▶ [WORK TASK]
Every line of the entries that holds the word "assert" is to be copied.

▶ [STUDY MATERIAL]

☆ ☆ ☆ ☆ ☆

## src/hw/pmw_pkg.sv

```systemverilog
`default_nettype none
package pmw_pkg;
  // ----------------------------------------
  // Register byte addresses
  // ----------------------------------------
  localparam logic [7:0] ADDR_MODE = 8'h00;
  localparam logic [7:0] ADDR_RESET_SOURCE = 8'h04;
  localparam logic [7:0] ADDR_SUPPLY = 8'h08;
  localparam logic [7:0] ADDR_FLASH = 8'h0c;
  localparam logic [7:0] ADDR_STATUS = 8'h10;

  // ----------------------------------------
  // Field positions
  // ----------------------------------------
  localparam int MODE_W = 3;
  localparam int RS_PIN = 0;
  localparam int RS_MONSEL = 1;
  localparam int RS_PFAIL = 2;
  localparam int RS_SW = 4;
  localparam int RS_FERR = 6;
  localparam int RS_POR = 7;
  localparam int SUP_MON_EN = 0;
  localparam int SUP_TWO_CELL = 1;
  localparam int FL_WE = 0;
  localparam int FL_WRITE = 1;
  localparam int FL_ERASE = 2;
  localparam int ST_MODE = 0;
  localparam int ST_WAKE = 3;

  // Wake source bits, also used as the status wake field
  localparam int W_IRQ = 0;
  localparam int W_RTC = 1;
  localparam int W_PORT = 2;
  localparam int W_CMP0 = 3;
  localparam int W_PIN = 4;
  localparam int WAKE_W = 5;

  // ----------------------------------------
  // Reset values
  // ----------------------------------------
  localparam logic MON_EN_RST = 1'h1;
  localparam logic MON_SEL_RST = 1'h1;
  localparam logic TWO_CELL_RST = 1'h1;

  typedef enum logic [2:0] {
    PMW_NORMAL = 3'h0,
    PMW_IDLE = 3'h1,
    PMW_STOP = 3'h2,
    PMW_SUSPEND = 3'h3,
    PMW_SLEEP = 3'h4
  } pmw_mode_type;
endpackage
`default_nettype wire

```

## src/hw/pmw_link_if.sv

```systemverilog
`timescale 1ns/1ps
`default_nettype none
interface pmw_link_if;
  logic wr;
  logic [7:0] addr;
  logic [7:0] wdata;
  logic [7:0] rdata;
  pmw_pkg::pmw_mode_type mode;
  logic two_cell;
  logic [pmw_pkg::WAKE_W-1:0] src;
  logic [pmw_pkg::WAKE_W-1:0] hit;
  logic wake;

  modport bus (output wr, output addr, output wdata, input rdata);
  modport core (input wr, input addr, input wdata, output rdata, output mode, output two_cell,
                output src, input hit, input wake);
  modport wk (input mode, input two_cell, input src, output hit, output wake);
endinterface
`default_nettype wire

```

## src/hw/pmw_wb_slave.sv

```systemverilog
`timescale 1ns/1ps
`default_nettype none
module pmw_wb_slave (
  input wire logic clk,
  input wire logic rst,
  input wire logic cyc,
  input wire logic stb,
  input wire logic we,
  input wire logic [7:0] adr,
  input wire logic [31:0] dat_i,
  input wire logic [3:0] sel,
  output logic ack,
  output logic [31:0] dat_o,
  pmw_link_if.bus lk
);
  typedef struct packed {
    logic ack;
    logic [31:0] dat;
  } pmw_slave_type;

  pmw_slave_type s_r;
  pmw_slave_type s_nxt;
  logic req;

  // Decode and answer in the same edge; the ack drops one cycle later
  always_comb
  begin
    req = cyc && stb && !s_r.ack;
    s_nxt = s_r;
    s_nxt.ack = req;
    s_nxt.dat = '0;
    if (req && !we)
    begin
      s_nxt.dat[7:0] = lk.rdata;
    end
    lk.wr = req && we && sel[0];
    lk.addr = adr;
    lk.wdata = dat_i[7:0];
  end

  always_ff @(posedge clk or posedge rst)
  begin
    if (rst)
    begin
      s_r <= '0;
    end
    else
    begin
      s_r <= s_nxt;
    end
  end

  assign ack = s_r.ack;
  assign dat_o = s_r.dat;

  chk_ack_single_pulse: assert property (@(posedge clk) disable iff (rst) ack |=> !ack)
    else $error("ack held longer than one cycle");
endmodule
`default_nettype wire

```

## src/hw/pmw_wake.sv

```systemverilog
`timescale 1ns/1ps
`default_nettype none
module pmw_wake (
  input wire logic clk,
  input wire logic rst,
  pmw_link_if.wk lk
);
  always_comb
  begin
    lk.hit = '0;
    unique case (lk.mode)
      pmw_pkg::PMW_NORMAL:
      begin
        lk.hit = '0;
      end
      pmw_pkg::PMW_IDLE:
      begin
        lk.hit[pmw_pkg::W_IRQ] = lk.src[pmw_pkg::W_IRQ];
      end
      pmw_pkg::PMW_STOP:
      begin
        lk.hit = '0;
      end
      pmw_pkg::PMW_SUSPEND:
      begin
        lk.hit = lk.src;
        lk.hit[pmw_pkg::W_IRQ] = 1'h0;
      end
      pmw_pkg::PMW_SLEEP:
      begin
        lk.hit = lk.src;
        lk.hit[pmw_pkg::W_IRQ] = 1'h0;
        lk.hit[pmw_pkg::W_CMP0] = lk.src[pmw_pkg::W_CMP0] && lk.two_cell;
      end
    endcase
    lk.wake = |lk.hit;
  end

  chk_stop_no_wake: assert property (@(posedge clk) disable iff (rst)
    (lk.mode == pmw_pkg::PMW_STOP || lk.mode == pmw_pkg::PMW_NORMAL) |-> !lk.wake)
    else $error("wake raised in a mode without wake sources");
endmodule
`default_nettype wire

```

## src/hw/pmw_top.sv

```systemverilog
`timescale 1ns/1ps
`default_nettype none
module pmw_top (
  input wire logic CLOCK,
  input wire logic RST,
  input wire logic WB_CYC_I,
  input wire logic WB_STB_I,
  input wire logic WB_WE_I,
  input wire logic [7:0] WB_ADR_I,
  input wire logic [31:0] WB_DAT_I,
  input wire logic [3:0] WB_SEL_I,
  output logic [31:0] WB_DAT_O,
  output logic WB_ACK_O,
  input wire logic IRQ_ANY,
  input wire logic RTC_EVENT,
  input wire logic PORT_MATCH,
  input wire logic CMP0_EVENT,
  input wire logic RST_PIN_N,
  input wire logic PFAIL,
  output logic CPU_HALT,
  output logic PREC_OSC_EN,
  output logic INT_OSC_EN,
  output logic SYSCLK_EN,
  output logic PERIPH_CLK_EN,
  output logic SUPPLY_GATE,
  output logic SUPPLY_MON_EN,
  output logic PFAIL_RST_ARMED,
  output logic DEVICE_RESET,
  output logic FLASH_WRITE_GO,
  output logic FLASH_ERASE_GO
);
  // ----------------------------------------
  // State
  // ----------------------------------------
  typedef struct packed {
    pmw_pkg::pmw_mode_type mode;
    logic mon_en;
    logic mon_sel;
    logic two_cell;
    logic flash_we;
    logic c_por;
    logic c_pfail;
    logic c_pin;
    logic c_sw;
    logic c_ferr;
    logic [pmw_pkg::WAKE_W-1:0] wake_src;
    logic halt;
    logic prec_osc;
    logic int_osc;
    logic sysclk;
    logic periph;
    logic supply_gate;
    logic mon_act;
    logic armed;
    logic dev_rst;
    logic fl_wr;
    logic fl_er;
  } pmw_core_type;

  pmw_core_type s_r;
  pmw_core_type s_nxt;
  pmw_link_if lk ();

  logic wr_mode;
  logic wr_rsrc;
  logic wr_sup;
  logic wr_flash;
  logic low_pwr;
  logic pin_rst;
  logic pf_rst;
  logic sw_rst;
  logic fl_cmd;
  logic fl_bad;
  logic any_rst;
  logic mode_ok;
  pmw_pkg::pmw_mode_type req_mode;

  // ----------------------------------------
  // Sub blocks
  // ----------------------------------------
  pmw_wb_slave u_slave (
    .clk(CLOCK),
    .rst(RST),
    .cyc(WB_CYC_I),
    .stb(WB_STB_I),
    .we(WB_WE_I),
    .adr(WB_ADR_I),
    .dat_i(WB_DAT_I),
    .sel(WB_SEL_I),
    .ack(WB_ACK_O),
    .dat_o(WB_DAT_O),
    .lk(lk.bus)
  );

  pmw_wake u_wake (
    .clk(CLOCK),
    .rst(RST),
    .lk(lk.wk)
  );

  assign lk.mode = s_r.mode;
  assign lk.two_cell = s_r.two_cell;
  assign lk.src = {!RST_PIN_N, CMP0_EVENT, PORT_MATCH, RTC_EVENT, IRQ_ANY};

  // ----------------------------------------
  // Register read mux
  // ----------------------------------------
  always_comb
  begin
    lk.rdata = '0;
    case (lk.addr)
      pmw_pkg::ADDR_MODE:
      begin
        lk.rdata[pmw_pkg::MODE_W-1:0] = s_r.mode;
      end
      pmw_pkg::ADDR_RESET_SOURCE:
      begin
        lk.rdata[pmw_pkg::RS_PIN] = s_r.c_pin;
        lk.rdata[pmw_pkg::RS_MONSEL] = s_r.mon_sel;
        lk.rdata[pmw_pkg::RS_PFAIL] = s_r.c_pfail;
        lk.rdata[pmw_pkg::RS_SW] = s_r.c_sw;
        lk.rdata[pmw_pkg::RS_FERR] = s_r.c_ferr;
        lk.rdata[pmw_pkg::RS_POR] = s_r.c_por;
      end
      pmw_pkg::ADDR_SUPPLY:
      begin
        lk.rdata[pmw_pkg::SUP_MON_EN] = s_r.mon_en;
        lk.rdata[pmw_pkg::SUP_TWO_CELL] = s_r.two_cell;
      end
      pmw_pkg::ADDR_FLASH:
      begin
        lk.rdata[pmw_pkg::FL_WE] = s_r.flash_we;
      end
      pmw_pkg::ADDR_STATUS:
      begin
        lk.rdata[pmw_pkg::ST_MODE+pmw_pkg::MODE_W-1:pmw_pkg::ST_MODE] = s_r.mode;
        lk.rdata[pmw_pkg::ST_WAKE+pmw_pkg::WAKE_W-1:pmw_pkg::ST_WAKE] = s_r.wake_src;
      end
      default:
      begin
        lk.rdata = '0;
      end
    endcase
  end

  // ----------------------------------------
  // Next state
  // ----------------------------------------
  always_comb
  begin
    s_nxt = s_r;
    s_nxt.fl_wr = 1'h0;
    s_nxt.fl_er = 1'h0;
    wr_mode = lk.wr && (lk.addr == pmw_pkg::ADDR_MODE);
    wr_rsrc = lk.wr && (lk.addr == pmw_pkg::ADDR_RESET_SOURCE);
    wr_sup = lk.wr && (lk.addr == pmw_pkg::ADDR_SUPPLY);
    wr_flash = lk.wr && (lk.addr == pmw_pkg::ADDR_FLASH);
    low_pwr = (s_r.mode == pmw_pkg::PMW_SUSPEND) || (s_r.mode == pmw_pkg::PMW_SLEEP);
    // In suspend and sleep the pin is a wake source, elsewhere a reset
    pin_rst = !RST_PIN_N && !low_pwr;
    pf_rst = PFAIL && s_r.mon_en && s_r.mon_sel && (s_r.mode != pmw_pkg::PMW_SLEEP);
    sw_rst = wr_rsrc && lk.wdata[pmw_pkg::RS_SW];
    fl_cmd = wr_flash && s_r.flash_we && (lk.wdata[pmw_pkg::FL_WRITE] || lk.wdata[pmw_pkg::FL_ERASE]);
    fl_bad = fl_cmd && !(s_r.mon_en && s_r.mon_sel);
    any_rst = pin_rst || pf_rst || sw_rst || fl_bad;
    req_mode = pmw_pkg::pmw_mode_type'(lk.wdata[pmw_pkg::MODE_W-1:0]);
    mode_ok = (req_mode == pmw_pkg::PMW_IDLE) || (req_mode == pmw_pkg::PMW_STOP)
      || (req_mode == pmw_pkg::PMW_SUSPEND) || (req_mode == pmw_pkg::PMW_SLEEP);
    if (any_rst)
    begin
      s_nxt.mode = pmw_pkg::PMW_NORMAL;
      s_nxt.flash_we = 1'h0;
      s_nxt.c_pin = pin_rst;
      s_nxt.c_pfail = pf_rst;
      s_nxt.c_sw = sw_rst;
      s_nxt.c_ferr = fl_bad;
      s_nxt.c_por = pf_rst;
      if (pf_rst)
      begin
        s_nxt.mon_en = 1'h1;
        s_nxt.mon_sel = 1'h1;
      end
    end
    else
    begin
      if (wr_rsrc)
      begin
        s_nxt.mon_sel = lk.wdata[pmw_pkg::RS_MONSEL];
      end
      if (wr_sup)
      begin
        s_nxt.mon_en = lk.wdata[pmw_pkg::SUP_MON_EN];
        s_nxt.two_cell = lk.wdata[pmw_pkg::SUP_TWO_CELL];
      end
      if (wr_flash)
      begin
        s_nxt.flash_we = lk.wdata[pmw_pkg::FL_WE];
        s_nxt.fl_wr = fl_cmd && lk.wdata[pmw_pkg::FL_WRITE];
        s_nxt.fl_er = fl_cmd && !lk.wdata[pmw_pkg::FL_WRITE];
      end
      if (wr_mode && (s_r.mode == pmw_pkg::PMW_NORMAL) && mode_ok)
      begin
        s_nxt.mode = req_mode;
      end
      else if (lk.wake)
      begin
        s_nxt.mode = pmw_pkg::PMW_NORMAL;
        s_nxt.wake_src = lk.hit;
      end
    end
    s_nxt.dev_rst = any_rst;
    s_nxt.halt = (s_nxt.mode != pmw_pkg::PMW_NORMAL);
    s_nxt.prec_osc = (s_nxt.mode == pmw_pkg::PMW_NORMAL) || (s_nxt.mode == pmw_pkg::PMW_IDLE);
    s_nxt.int_osc = (s_nxt.mode != pmw_pkg::PMW_SUSPEND) && (s_nxt.mode != pmw_pkg::PMW_SLEEP);
    s_nxt.sysclk = s_nxt.int_osc;
    s_nxt.periph = s_nxt.int_osc;
    s_nxt.supply_gate = (s_nxt.mode == pmw_pkg::PMW_SLEEP);
    s_nxt.mon_act = s_nxt.mon_en && !s_nxt.supply_gate;
    s_nxt.armed = s_nxt.mon_act && s_nxt.mon_sel;
  end

  always_ff @(posedge CLOCK or posedge RST)
  begin
    if (RST)
    begin
      s_r <= '0;
      s_r.mode <= pmw_pkg::PMW_NORMAL;
      s_r.mon_en <= pmw_pkg::MON_EN_RST;
      s_r.mon_sel <= pmw_pkg::MON_SEL_RST;
      s_r.mon_act <= pmw_pkg::MON_EN_RST;
      s_r.armed <= pmw_pkg::MON_SEL_RST;
      s_r.two_cell <= pmw_pkg::TWO_CELL_RST;
      s_r.c_por <= 1'h1;
      s_r.prec_osc <= 1'h1;
      s_r.int_osc <= 1'h1;
      s_r.sysclk <= 1'h1;
      s_r.periph <= 1'h1;
    end
    else
    begin
      s_r <= s_nxt;
    end
  end

  // ----------------------------------------
  // Outputs
  // ----------------------------------------
  assign CPU_HALT = s_r.halt;
  assign PREC_OSC_EN = s_r.prec_osc;
  assign INT_OSC_EN = s_r.int_osc;
  assign SYSCLK_EN = s_r.sysclk;
  assign PERIPH_CLK_EN = s_r.periph;
  assign SUPPLY_GATE = s_r.supply_gate;
  assign SUPPLY_MON_EN = s_r.mon_act;
  assign PFAIL_RST_ARMED = s_r.armed;
  assign DEVICE_RESET = s_r.dev_rst;
  assign FLASH_WRITE_GO = s_r.fl_wr;
  assign FLASH_ERASE_GO = s_r.fl_er;

  // ----------------------------------------
  // Checks
  // ----------------------------------------
  chk_mode_legal: assert property (@(posedge CLOCK) disable iff (RST)
    s_r.mode inside {pmw_pkg::PMW_NORMAL, pmw_pkg::PMW_IDLE, pmw_pkg::PMW_STOP,
                     pmw_pkg::PMW_SUSPEND, pmw_pkg::PMW_SLEEP})
    else $error("illegal power mode");
  chk_idle_irq_wake: assert property (@(posedge CLOCK) disable iff (RST)
    (s_r.mode == pmw_pkg::PMW_IDLE && IRQ_ANY) |=> (s_r.mode == pmw_pkg::PMW_NORMAL) && s_r.periph)
    else $error("idle not left on interrupt");
  chk_stop_hold: assert property (@(posedge CLOCK) disable iff (RST)
    (s_r.mode == pmw_pkg::PMW_STOP && !any_rst) |=> (s_r.mode == pmw_pkg::PMW_STOP) && !PREC_OSC_EN)
    else $error("stop left without reset");
  chk_suspend_gate: assert property (@(posedge CLOCK) disable iff (RST)
    (s_r.mode == pmw_pkg::PMW_SUSPEND) |-> !SYSCLK_EN && !INT_OSC_EN && !PREC_OSC_EN && CPU_HALT)
    else $error("clocks running in suspend");
  chk_sleep_power: assert property (@(posedge CLOCK) disable iff (RST)
    (s_r.mode == pmw_pkg::PMW_SLEEP) |-> SUPPLY_GATE && !PERIPH_CLK_EN && !PFAIL_RST_ARMED)
    else $error("sleep not gating supply");
  chk_cmp0_cell: assert property (@(posedge CLOCK) disable iff (RST)
    (s_r.mode == pmw_pkg::PMW_SLEEP && !s_r.two_cell && !lk.wr && RST_PIN_N && !RTC_EVENT
     && !PORT_MATCH) |=> (s_r.mode == pmw_pkg::PMW_SLEEP))
    else $error("sleep left on comparator in one-cell mode");
  chk_flash_guard: assert property (@(posedge CLOCK) disable iff (RST)
    fl_bad |=> DEVICE_RESET && s_r.c_ferr && !FLASH_WRITE_GO && !FLASH_ERASE_GO)
    else $error("flash modified without supply monitor");
  chk_pfail_rearm: assert property (@(posedge CLOCK) disable iff (RST)
    pf_rst |=> s_r.mon_en && s_r.mon_sel && s_r.c_por && DEVICE_RESET)
    else $error("power-fail did not rearm monitor");
  chk_sw_keep_mon: assert property (@(posedge CLOCK) disable iff (RST)
    (sw_rst && !pf_rst) |=> $stable(s_r.mon_en) && (s_r.mon_sel == $past(s_r.mon_sel)))
    else $error("software reset changed monitor settings");
  chk_wake_clocks: assert property (@(posedge CLOCK) disable iff (RST)
    (lk.wake && !any_rst) |=> !CPU_HALT && SYSCLK_EN && (s_r.mode == pmw_pkg::PMW_NORMAL))
    else $error("wake without clocks restored");
endmodule
`default_nettype wire

```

☆ ☆ ☆ ☆ ☆

▶ [RESULT]
  chk_ack_single_pulse: assert property (@(posedge clk) disable iff (rst) ack |=> !ack)
  chk_stop_no_wake: assert property (@(posedge clk) disable iff (rst)
  chk_mode_legal: assert property (@(posedge CLOCK) disable iff (RST)
  chk_idle_irq_wake: assert property (@(posedge CLOCK) disable iff (RST)
  chk_stop_hold: assert property (@(posedge CLOCK) disable iff (RST)
  chk_suspend_gate: assert property (@(posedge CLOCK) disable iff (RST)
  chk_sleep_power: assert property (@(posedge CLOCK) disable iff (RST)
  chk_cmp0_cell: assert property (@(posedge CLOCK) disable iff (RST)
  chk_flash_guard: assert property (@(posedge CLOCK) disable iff (RST)
  chk_pfail_rearm: assert property (@(posedge CLOCK) disable iff (RST)
  chk_sw_keep_mon: assert property (@(posedge CLOCK) disable iff (RST)
  chk_wake_clocks: assert property (@(posedge CLOCK) disable iff (RST)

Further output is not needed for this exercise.